Consistent with those regulations, the restricted stock awards will also provide for accelerated vesting in the event of a change in control (as defined in the rules under Section 409A of the Internal Revenue Code), provided that vesting will not accelerate if at the time of the change in control any of the following conditions is applicable:
  
the Company remains subject to its written agreement with the Federal Reserve Bank of St. Louis dated September 21, 2011, as such agreement may be amended from time to time,
  
the Bank remains subject to the consent order issued by the Federal Deposit Insurance Corporation on June 24, 2011, as such order may be amended from time to time, or
  
either the Company or the Bank is deemed to be in “troubled condition” unless prior to or in connection with the change in control the Company and the Bank have received all regulatory approvals, non-objections or consents required for the acceleration of vesting.

Termination of employment

If Mr. Taylor’s employment is terminated for one of the following reasons, he will have no right to compensation or other benefits for any period after the date of termination.
 
  
the Company and the Bank terminate Mr. Taylor’s employment for “Cause”;
  
Mr. Taylor’s employment is terminated as a result of his disability, retirement or death; or
  
Mr. Taylor terminates his employment other than for “Good Reason.”
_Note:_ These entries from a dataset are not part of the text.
==> flow/design.v (excerpt) <==
module fir_7_7(
    input clk,
    input rst,
    input [7:0] weight_data,
    input [2:0] weight_idx,
    input weight_valid,
    output weight_ready,
    input [7:0] input_data,
    input input_valid,
    output input_ready,
    output [15:0] output_data,
    input output_ready,
    output output_valid 
    );
Size: ~2600 cells after synthesis, roughly 21000 sq um of cells after synthesis.
export LEC_CHECK = 0
export ABC_AREA = 1
export CAP_MARGIN = 30
export CORE_MARGIN = 8
export CORE_UTILIZATION = 50
export CTS_CLUSTER_DIAMETER = 319
export CTS_CLUSTER_SIZE = 98
export GPL_TIMING_DRIVEN = 0
export MAX_ROUTING_LAYER = met5
export PLACE_DENSITY = 0.8
export SETUP_SLACK_MARGIN = 2.74
export SLEW_MARGIN = 20
export TNS_END_PERCENT = 35
create_clock -name core_clock -period 9.18 [get_ports {clk}]
run.sh (not shown) runs the stock make flow with config.mk's settings and CLKGATE_MAP_FILE=.
Rerun with:
Settings changed: CORE_MARGIN 8 to 2, CORE_UTILIZATION 50 to 72, CTS_CLUSTER_SIZE 98 to default, GPL_TIMING_DRIVEN 0 to 1, MIN_ROUTING_LAYER from default to met2, PLACE_DENSITY 0.8 to 0.92, SETUP_SLACK_MARGIN 2.74 to 0.9, TNS_END_PERCENT 35 to default.
Clock period 9.18 ns to 5.7 ns, I/O delays scaled along.
After rerunning: Now the flow stopped in global routing on GRT-0232. Synthesized area does not change. Synthesized cell count does not change. Die size went down by 37%.
Rerun with:
Settings changed: CAP_MARGIN 30 to 10, HOLD_SLACK_MARGIN from default to 0.29, MIN_ROUTING_LAYER met2 to default, PLACE_DENSITY 0.92 to 0.69, SETUP_SLACK_MARGIN 0.9 to 0.58.
Clock period 5.7 ns to 6.37 ns, I/O delays scaled along.
This time the run finished but failed the layout checks on setup timing.
Synthesized cell count does not change.
Area after synthesis does not change.
Die area stays the same.
Rerun with:
Settings changed: CORE_UTILIZATION 72 to 70, HOLD_SLACK_MARGIN 0.29 to default, PLACE_DENSITY 0.69 to default.
The new run finished but fails on setup timing.
Power came out higher by 6.3%.
Clock power hardly moves.
Utilization went down by 1.9 points.
Die size rose by 2.8%.
Hold slack loses 0.014 ns.
Register-to-register slack gains 0.03 ns.
First-iteration DRC count shrinks by 4.2%.
Synthesized area stays the same.
Flip-flop count does not change.
Setup slack gains 0.030 ns.
Wire length is about the same.
Rerun with:
Settings changed: CAP_MARGIN 10 to 20, CTS_CLUSTER_DIAMETER 319 to default, GPL_TIMING_DRIVEN 1 to default, MAX_ROUTING_LAYER met5 to default, SETUP_SLACK_MARGIN 0.58 to -0.11.
Clock period 6.37 ns to 5.78 ns, I/O delays scaled along.
The changed run finished with setup timing left.
Power came out higher by roughly a tenth.
Critical path depth came out higher by 1.
Area after synthesis is unchanged.
Hold slack gains 0.012 ns.
Setup slack loses 0.70 ns.
Sequential power came out higher by roughly a tenth.
Via count is about the same.
Die size is unchanged.
Global-route usage came out lower by 0.30 points.
Cell count came out higher slightly.
Rerun with:
Settings changed: CAP_MARGIN 20 to 15, CORE_UTILIZATION 70 to 72, CTS_CLUSTER_SIZE from default to 75, HOLD_SLACK_MARGIN from default to 0.3, PLACE_DENSITY_LB_ADDON from default to 0.01, SETUP_SLACK_MARGIN -0.11 to 1.6.
Outcome: The new run ran to the end with violations: setup timing; global-route usage rises by 1.9 points; power rose by about 0.6%; sequential share of layout area barely changes; die size decreases by about 2.7%.

========
The RTL this note starts from:
==> flow/design.v <==
`timescale 1ns / 1ps
module fir_7_7(
    input clk,
    input rst,
    input [7:0] weight_data,
    input [2:0] weight_idx,
    input weight_valid,
    output weight_ready,
    input [7:0] input_data,
    input input_valid,
    output input_ready,
    output [15:0] output_data,
    input output_ready,
    output output_valid 
    );
    reg i_ready;
    reg w_ready;
    assign input_ready = i_ready;
    assign weight_ready = w_ready;
    wire [15:0] products [6:0];
    wire [15:0] sums [ 5:0];
    reg [7:0] inputs [6:0];
    reg [7:0] weights [6:0];
    reg [15:0] result;
    assign output_data = result;
    reg output_valid_delay;
    reg output_valid_r;
    assign output_valid = output_valid_r;
    always@(posedge clk)
    begin
        if(input_valid & input_ready)
            output_valid_delay <= 1;
        else
            output_valid_delay <= 0;
        output_valid_r <= output_valid_delay;
    end
    always@(posedge clk)
    begin
        if(rst)
        begin
            inputs[0] <= 0;
            inputs[1] <= 0;
            inputs[2] <= 0;
            inputs[3] <= 0;
            inputs[4] <= 0;
            inputs[5] <= 0;
            inputs[6] <= 0;
            weights[0] <= 0;
            weights[1] <= 0;
            weights[2] <= 0;
            weights[3] <= 0;
            weights[4] <= 0;
            weights[5] <= 0;
            weights[6] <= 0;
            result <= 0;
            i_ready <= 0;
            w_ready <= 0;
        end else begin
            i_ready <= 1;
            w_ready <= 1;
            if(weight_ready & weight_valid)begin
                weights[weight_idx] <= weight_data;
            end
            if(input_valid & input_ready)begin
                inputs[0] <= input_data;
                inputs[1] <= inputs[0];
                inputs[2] <= inputs[1];
                inputs[3] <= inputs[2];
                inputs[4] <= inputs[3];
                inputs[5] <= inputs[4];
                inputs[6] <= inputs[5];
            end
            if(output_valid & output_ready)begin
                result <= sums[5];
            end
        end
    end
    multiplier m0(inputs[0], weights[0], products[0]);
    multiplier m1(inputs[1], weights[1], products[1]);
    multiplier m2(inputs[2], weights[2], products[2]);
    multiplier m3(inputs[3], weights[3], products[3]);
    multiplier m4(inputs[4], weights[4], products[4]);
    multiplier m5(inputs[5], weights[5], products[5]);
    multiplier m6(inputs[6], weights[6], products[6]);
    adder a0(products[0], products[1], sums[0]);
    adder a1(products[2], products[3], sums[1]);
    adder a2(products[4], products[5], sums[2]);
    adder a3(products[6], sums[0], sums[3]);
    adder a4(sums[1], sums[2], sums[4]);
    adder a5(sums[3], sums[4], sums[5]);
endmodule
If Mr. Taylor’s employment is terminated for one of the following reasons:
  
by the Company and the Bank other than for Cause, disability, retirement or death;
  
by Mr. Taylor for Good Reason; or
  
subject to the last sentence of this Section 5(d), by the Company and the Bank for other than Cause, Disability, Retirement or Mr. Taylor’s death within six months following the expiration of the term of the agreement;

and Mr. Taylor has been employed by the Company and the Bank for at least one year as of the date of termination, then the Company and the Bank will pay to Mr. Taylor a cash severance amount equal to one times his then current annual base salary, not to exceed the maximum amount that would not constitute a “parachute payment” under Section 280G of the Internal Revenue Code.  The severance payment must be paid in a lump sum within ten business days following the later of the date of termination or the expiration of any revocation period provided for in a general release to be executed by Mr. Taylor.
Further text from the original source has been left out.